Your objective:
Once the line with "Every way passes these cells." is found in the data, output it and each following line exactly, up to and including the line with "cnt_q[9], in the", and nothing before or after.
Start of Input data
## src/rtl/crc_frame_seq.sv

```systemverilog
// -----------------------------------------------------------------------------
// crc_frame_seq
// Sequencer for the 19-bit CRC generator in the DAQ readout path. It pops one
// event frame at a time from a first-word-fall-through FIFO. It then drives the
// generator so that the output stream is: header, CRC-covered data words,
// CRC low word, CRC high word, trailer.
//
// Ports
//   clk, rst        clock, synchronous active-high reset
//   fifo_empty      FIFO empty flag (fifo_dout/fifo_eof valid when low)
//   fifo_dout       FIFO head word, bits [15:0] are CRC-covered payload
//   fifo_eof        head word is the last word of its frame
//   fifo_re         combinational pop, one word consumed per edge it is high
//   hold            downstream backpressure, forces a bubble this cycle
//   crc_d           registered generator data
//   crc_calc        registered generator opcode (0 init, 1 acc, 2 lo, 3 hi, 4 pass)
//   crc_dav         registered generator data-valid
//   busy            sequencer not idle
//   frame_done      one-cycle pulse registered with the trailer issue
//   err_len         sticky over-length flag, cleared on the next header
//   word_cnt        data words issued in the current frame
// -----------------------------------------------------------------------------
module crc_frame_seq #(
   parameter int unsigned MAX_WORDS    = 1024,
   parameter logic [18:0] TRAILER_WORD = 19'h0DE0F
) (
   input  logic        clk,
   input  logic        rst,
   input  logic        fifo_empty,
   input  logic [18:0] fifo_dout,
   input  logic        fifo_eof,
   output logic        fifo_re,
   input  logic        hold,
   output logic [18:0] crc_d,
   output logic [2:0]  crc_calc,
   output logic        crc_dav,
   output logic        busy,
   output logic        frame_done,
   output logic        err_len,
   output logic [11:0] word_cnt
);

   localparam logic [2:0] S_IDLE   = 3'd0;
   localparam logic [2:0] S_DATA   = 3'd1;
   localparam logic [2:0] S_CRC_LO = 3'd2;
   localparam logic [2:0] S_CRC_HI = 3'd3;
   localparam logic [2:0] S_TRAIL  = 3'd4;
   localparam logic [2:0] S_DRAIN  = 3'd5;

   localparam logic [2:0] CALC_INIT = 3'd0;
   localparam logic [2:0] CALC_ACC  = 3'd1;
   localparam logic [2:0] CALC_LO   = 3'd2;
   localparam logic [2:0] CALC_HI   = 3'd3;
   localparam logic [2:0] CALC_PASS = 3'd4;

   localparam logic [11:0] MAX_CNT = 12'(MAX_WORDS);

   logic [2:0]  state_q, state_d;
   logic [18:0] crc_d_q, crc_d_d;
   logic [2:0]  calc_q, calc_d;
   logic        dav_q, dav_d;
   logic        done_q, done_d;
   logic        err_q, err_d;
   logic [11:0] cnt_q, cnt_d;
   logic        pop_ok;

   assign pop_ok = !fifo_empty && !hold;

   always_comb begin
      // Default is a bubble: opcode 4 with dav=0 leaves the CRC register alone.
      state_d = state_q;
      crc_d_d = 19'd0;
      calc_d  = CALC_PASS;
      dav_d   = 1'b0;
      done_d  = 1'b0;
      err_d   = err_q;
      cnt_d   = cnt_q;
      fifo_re = 1'b0;

      case (state_q)
         S_IDLE: begin
            if (pop_ok) begin
               fifo_re = 1'b1;
               crc_d_d = fifo_dout;
               calc_d  = CALC_INIT;
               dav_d   = 1'b1;
               cnt_d   = 12'd0;
               err_d   = 1'b0;
               state_d = fifo_eof ? S_CRC_LO : S_DATA;
            end
         end
         S_DATA: begin
            if (pop_ok) begin
               fifo_re = 1'b1;
               crc_d_d = fifo_dout;
               calc_d  = CALC_ACC;
               dav_d   = 1'b1;
               cnt_d   = cnt_q + 12'd1;
               if (fifo_eof) begin
                  state_d = S_CRC_LO;
               end else if (cnt_d == MAX_CNT) begin
                  err_d   = 1'b1;
                  state_d = S_DRAIN;
               end
            end
         end
         S_DRAIN: begin
            // Discard the rest of an over-length frame; backpressure does not
            // matter here because nothing is issued.
            fifo_re = !fifo_empty;
            if (!fifo_empty && fifo_eof) begin
               state_d = S_CRC_LO;
            end
         end
         S_CRC_LO: begin
            if (!hold) begin
               calc_d  = CALC_LO;
               dav_d   = 1'b1;
               state_d = S_CRC_HI;
            end
         end
         S_CRC_HI: begin
            if (!hold) begin
               calc_d  = CALC_HI;
               dav_d   = 1'b1;
               state_d = S_TRAIL;
            end
         end
         S_TRAIL: begin
            if (!hold) begin
               crc_d_d = TRAILER_WORD;
               calc_d  = CALC_PASS;
               dav_d   = 1'b1;
               done_d  = 1'b1;
               state_d = S_IDLE;
            end
         end
         default: begin
            state_d = S_IDLE;
         end
      endcase

      // No word may be consumed while the sequencer is being reset.
      if (rst) begin
         fifo_re = 1'b0;
      end
   end

   always_ff @(posedge clk) begin
      if (rst) begin
         state_q <= S_IDLE;
         crc_d_q <= 19'd0;
         calc_q  <= CALC_PASS;
         dav_q   <= 1'b0;
         done_q  <= 1'b0;
         err_q   <= 1'b0;
         cnt_q   <= 12'd0;
      end else begin
         state_q <= state_d;
         crc_d_q <= crc_d_d;
         calc_q  <= calc_d;
         dav_q   <= dav_d;
         done_q  <= done_d;
         err_q   <= err_d;
         cnt_q   <= cnt_d;
      end
   end

   assign crc_d      = crc_d_q;
   assign crc_calc   = calc_q;
   assign crc_dav    = dav_q;
   assign frame_done = done_q;
   assign err_len    = err_q;
   assign word_cnt   = cnt_q;
   assign busy       = (state_q != S_IDLE);

endmodule

```

## config.mk

```make
export PLATFORM = sky130hd
export DESIGN_NAME = crc_frame_seq
export DESIGN_NICKNAME = d
export VERILOG_FILES = /design/src/rtl/crc_frame_seq.sv
export SDC_FILE = /design/constraint.sdc
export NUM_CORES = 1
export LEC_CHECK = 0
export ABC_CLOCK_PERIOD_IN_PS = 4550
export BUFFER_PORTS_ARGS = -buffer_cell sky130_fd_sc_hd__buf_2
export CAP_MARGIN = 15
export CORE_ASPECT_RATIO = 2
export CORE_MARGIN = 5
export CORE_UTILIZATION = 44
export DETAILED_ROUTE_END_ITERATION = 6
export PLACE_DENSITY = 0.75
export SLEW_MARGIN = 20
export SYNTH_ARGS = -nofsm -noshare
export SYNTH_HDL_FRONTEND = slang
export SYNTH_SLANG_ARGS = --single-unit
```

## constraint.sdc

```tcl
create_clock -name clk -period 4.55 [get_ports clk]
set_input_delay 0.455 -clock clk [delete_from_list [all_inputs] [get_ports clk]]
set_output_delay 0.455 -clock clk [all_outputs]
set_load 0.005 [all_outputs]
```

Word level (Yosys, flattened, before mapping)
Index checks and enable logic that the tools add are counted.
Widths: inputs -> output; s select.
{ "totals": {"ff_bits": 40, "in_bits": 24, "output_inout_bits": 39} }
{ "classes": {"n_addsub": 1, "n_eq_ne": 15, "muxes": 31, "n_bitwise": 1, "reduce_logical": 13} }
{ "op_table": {"columns": ["op", "n"], "rows": [
  ["$pmux 19 s2", 1],
  ["$mux 3", 12],
  ["$mux 12", 2],
  ["$pmux 12 s2", 1],
  ["$mux 19", 1],
  ["$pmux 3 s6", 1],
  ["$mux 16", 1],
  ["$ne 2x2->1 const B", 8],
  ["$add 12x1->12 const B", 1],
  ["$eq 12x11->1 const B", 1],
  ["$pmux 3 s4", 1],
  ["$mux 1", 7],
  ["$reduce_and 7->1", 1],
  ["$eq 3x2->1 const B", 2],
  ["$eq 3x3->1 const B", 2],
  ["$pmux 1 s2", 3],
  ["$reduce_and 5->1", 1],
  ["$reduce_or 2->1", 2],
  ["$eq 3x1->1 const B", 1],
  ["$logic_not 3->1", 1],
  ["$ne 3x3->1 const B", 1],
  ["$reduce_and 3->1", 1],
  ["$reduce_bool 3->1", 1],
  ["$reduce_or 3->1", 1],
  ["5 further kinds", 7]
]} }

Longest topological paths before layout
Gate-level depths: netlist of the first run.
{ "depth": {"word_depth": 6, "mapped_depth": 7, "depth_no_buf": 6} }

Least setup slack after synthesis of the first run
No wires, ideal clock.
{ "synth_path": {"path_type": "register to register", "startpoint": "register cnt_q[0], in the netlist word_cnt[0]", "endpoint": "register state_q[2]", "setup_ps": 74, "t_arrival_ps": 1885, "path_slack_ps": 2591, "stages_incl_launch_ff": 8, "n_path_buf": 1, "path_cell_list": "dfxtp_1 > ha_1 > buf_2 > a21bo_2 > a2111oi_2 > o22ai_1 > or4_1 > a31oi_1"} }
{ "synth_via": {"elab_chain_cells": 4} }
{ "synth_rtl": {"columns": ["element", "line_no", "rtl"], "rows": [
  ["start: declaration", "64", "logic [11:0] cnt_q, cnt_d;"],
  ["start signal: assignment", "165", "cnt_q <= cnt_d;"],
  ["$add 12x1->12", "98", "cnt_d = cnt_q + 12'd1;"],
  ["$eq 12x11->1", "101", "end else if (cnt_d == MAX_CNT) begin"],
  ["$ne 3x3->1 (no line)", null, null],
  ["$reduce_and 7->1 (no line)", null, null],
  ["end signal: assignment", "159", "state_q <= state_d;"],
  ["end: declaration", "58", "logic [2:0] state_q, state_d;"]
]} }
Every way passes these cells.
A chain may end at the register's enable or synchronous reset.

Worst setup path after layout of the first run
{ "layout_path": {"startpoint": "register state_q[1]", "endpoint": "register cnt_q[9], in the netlist word_cnt[9]"} }
{ "layout_via": {"elab_chain_cells": 3, "elab_cells_between_ends": 7, "cone_classes": "eq/ne: 3; mux: 1; reduce/logical: 3"} }
{ "layout_rtl": {"columns": ["element", "line_no", "rtl"], "rows": [
  ["$eq 3x1->1 / $logic_not 3->1 (equally long branches)", "80", "case (state_q)"],
  ["$ne 2x2->1 (no line) / $reduce_bool 2->1 (equally long branches)", null, null],
  ["$reduce_and 3->1 (no line)", null, null]
]} }
Several ways; a longest one is shown, not always the timed one.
End of Input data
Response area:
Every way passes these cells.
A chain may end at the register's enable or synchronous reset.

Worst setup path after layout of the first run
{ "layout_path": {"startpoint": "register state_q[1]", "endpoint": "register cnt_q[9], in the netlist word_cnt[9]"} }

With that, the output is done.